Thirtyfive years had passed. It was the same story, the same work, and the same complaint. Why haven’t we learned anything in these 35 years? I think it is due to the lack of vision among our politicians and bureaucracy that has sold out to the industrial lobby.
Let me state that I support NREGA fully. So, if I were to implement it, what would I do differently? To begin with, my problem analysis is different than the one propagated for NREGA. Our major failure in the past 60 years has been that we have been unable to bridge the gap between the rural and urban areas as far as basic services are concerned. We have failed to provide quality healthcare and education to the rural poor. These services are concentrated in urban areas.
The Prime Minister talks about inclusive growth. Now, is this possible without inclusive democracy? For the latter, these two basic services – proper healthcare and education – should be universally available.
Can NREGA be used to build a system of fast transport from villages to urban areas? We need a transport system that doesn’t depend upon “external” resources such as oil. How about the laying of a system of railcars that run on solar electricity (for the time being, we can compromise on nuclear power). Laying of such a system would involve 60 per cent manual labour and 40 per cent for rail tracks and construction of bridges if needed.
The availability of such a railcar system would enable a sick person to be taken to hospital within an hour or two. It would also enable children to attend good schools, and people to ferry their 50 or 60 eggs, or 20 kg of vegetables, or 20 litres of milk to urban areas for selling.
A landless person who usually works in the village can, during the off-season, go to an urban area to ply a rickshaw or do some manual labour and return home by evening. A person living in a rural area but working in an office in an urban centre can commute daily.
Instead of travel amounting to 20 km by road per day, and the consequent increase in oil imports, isn’t travel of 20 km by railcar per day a better option? Naturally, this would be opposed by the automobile industry. This industry has already destroyed our cheap trams, which could have stayed on like the Chicago trams. But if the core of India is to be bettered, we need to tackle the automobile industry and decrease our dependence on oil.
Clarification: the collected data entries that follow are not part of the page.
== build 81 ==
## syntropy_core
module syntropy_core #(
    parameter DATA_WIDTH = 16,
    parameter ADDR_WIDTH = 8,
    parameter THRESHOLD_DEFAULT = 16'hE666,   
    parameter LEARNING_RATE = 16'h0019,      
    parameter MAX_ITERATIONS = 8'd10
)(
    input wire clk,
    input wire rst_n,
    input wire [DATA_WIDTH-1:0] voltage_drift,     
    input wire [DATA_WIDTH-1:0] packet_loss,       
    input wire [DATA_WIDTH-1:0] temp_variance,     
    input wire [DATA_WIDTH-1:0] phase_jitter,      
    input wire [DATA_WIDTH-1:0] threshold,         
    input wire enable_learning,                    
    input wire mesh_broadcast_en,                  
    output reg stable,                             
    output reg [DATA_WIDTH-1:0] flux_value,        
    output reg [DATA_WIDTH-1:0] correction_vector,  
    output reg [DATA_WIDTH-1:0] optimized_params,  
    output reg learning_active,                    
    output reg mesh_broadcast_req,                 
    input wire [DATA_WIDTH-1:0] mesh_flux_in,      
    input wire [DATA_WIDTH-1:0] mesh_correction_in,  
    input wire mesh_valid_in,                      
    output reg [DATA_WIDTH-1:0] mesh_flux_out,     
    output reg [DATA_WIDTH-1:0] mesh_correction_out,  
    output reg mesh_valid_out,                     
    output reg [7:0] iteration_count,              
    output reg [3:0] state,                        
    output reg error_flag                          
);
Settings: LEC_CHECK=0, CAP_MARGIN=20, CELL_PAD_IN_SITES_DETAIL_PLACEMENT=1, CORE_MARGIN=2, CORE_UTILIZATION=56, CTS_CLUSTER_SIZE=62, SETUP_SLACK_MARGIN=-0.94, SLEW_MARGIN=20, TNS_END_PERCENT=5; clock period 13.0 ns.
run.sh (not shown) runs the stock make flow with config.mk's settings and CLKGATE_MAP_FILE=.
Status build 81: flow complete, layout not clean - setup timing
[inputs] build 23 vs build 81
Settings: CORE_UTILIZATION now 40, was 56; CELL_PAD_IN_SITES_DETAIL_PLACEMENT no longer set, was 1; TNS_END_PERCENT no longer set, was 5; CTS_CLUSTER_SIZE no longer set, was 62; SETUP_SLACK_MARGIN no longer set, was -0.94; the clock period (ns, I/O delays scaled along) now 12.4, was 13.0.
- Both conditions hold for build 23: the flow ran to the end and the final layout passed the timing, design-rule and antenna checks.
- Fraction of area in registers, build 23 and build 81, lower one = build 23.
- Share of the cycle needed by the critical path after routing, build 23 and build 81: smaller value in build 23
Input-level comparison between build 82 and build 23:
Settings: a change of CORE_UTILIZATION from 40 to 70; an added SETUP_SLACK_MARGIN of 2.91; a change of the clock period (ns, I/O delays scaled along) from 12.4 to 10.5.
Notes after the runs:
Build 23 → build 82: sequential-to-total area share from yosys stat held steady; fraction of synthesis flops using an asynchronous set or reset pin roughly the same; floorplan core area saw a decrease; instance area after placement grew by 1100 µm²; number of H-tree levels saw little to no change.
In terms of synthesized net count, build 23 and build 82 differ only marginally.
Changes observed in build 82 relative to build 23: core utilization at floorplan grew by 31 points, die area down about 40%, placed wire-length estimate after detailed placement flat, standard-cell row count down about 25%.
The number of buffer cells added on primary ports of build 82 and that of build 23 are within noise of each other.
Build 82 got as far as global routing, where a tool error ended the run.
Input changes introduced in build 34 (baseline for comparison: build 82):
Settings: removing SETUP_SLACK_MARGIN (formerly 2.91); changing CORE_UTILIZATION from 70 to 66.
Results
What the final checks of build 34 revealed, after a flow that finished every stage, was a layout that fails on setup timing. Looking only at y dimension of the die, and setting everything else aside, the lower value of build 82 and build 34 goes to build 82. Re synthesized instance count: no difference whatsoever between build 34 and build 82. Standard cell area after detailed placement, build 82 and build 34: smaller value in build 34. [build 34] minimum setup slack after placement fell 0.46 ns relative to build 82. For the die boundary width, build 34 came in 2.9% higher than build 82 did. Build 34 does worse than build 82 on die area. | synthesis area per yosys | build 34 vs build 82 | ≈ equal |. Build 34: total placed cells including tap cells higher than build 82. On floorplan-stage core utilization, the lower figure sits with build 34, not build 82.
We also need to be wary of the precedent of Maharashtra’s EGS, which started with every good intention – to provide manual labour to everyone who needs it. It had its implications on the rural labour market. The landed gentry that controlled Maharashtra politics started feeling uneasy. So they insisted on inclusion of percolation tanks, irrigation work and work on private land. It was accepted. The reason given was that, when the landed gentry get richer through cash crops, wealth is created which in turn creates employment in the villages – removing poverty.
What actually happened? The landed gentry did accumulate wealth through improved farms and irrigation systems but the money went to urban areas because they bought flats in cities and sent their children to cities for higher education. No wealth was invested in the villages except perhaps building palatial houses, thus providing some employment for tradespeople and labourers. The money went in buying Enfield motorcycles first and then Mahindra Jeeps, and the like. The net result was that today the disparity between the rich and poor in Maharastra are far greater than 30 years ago.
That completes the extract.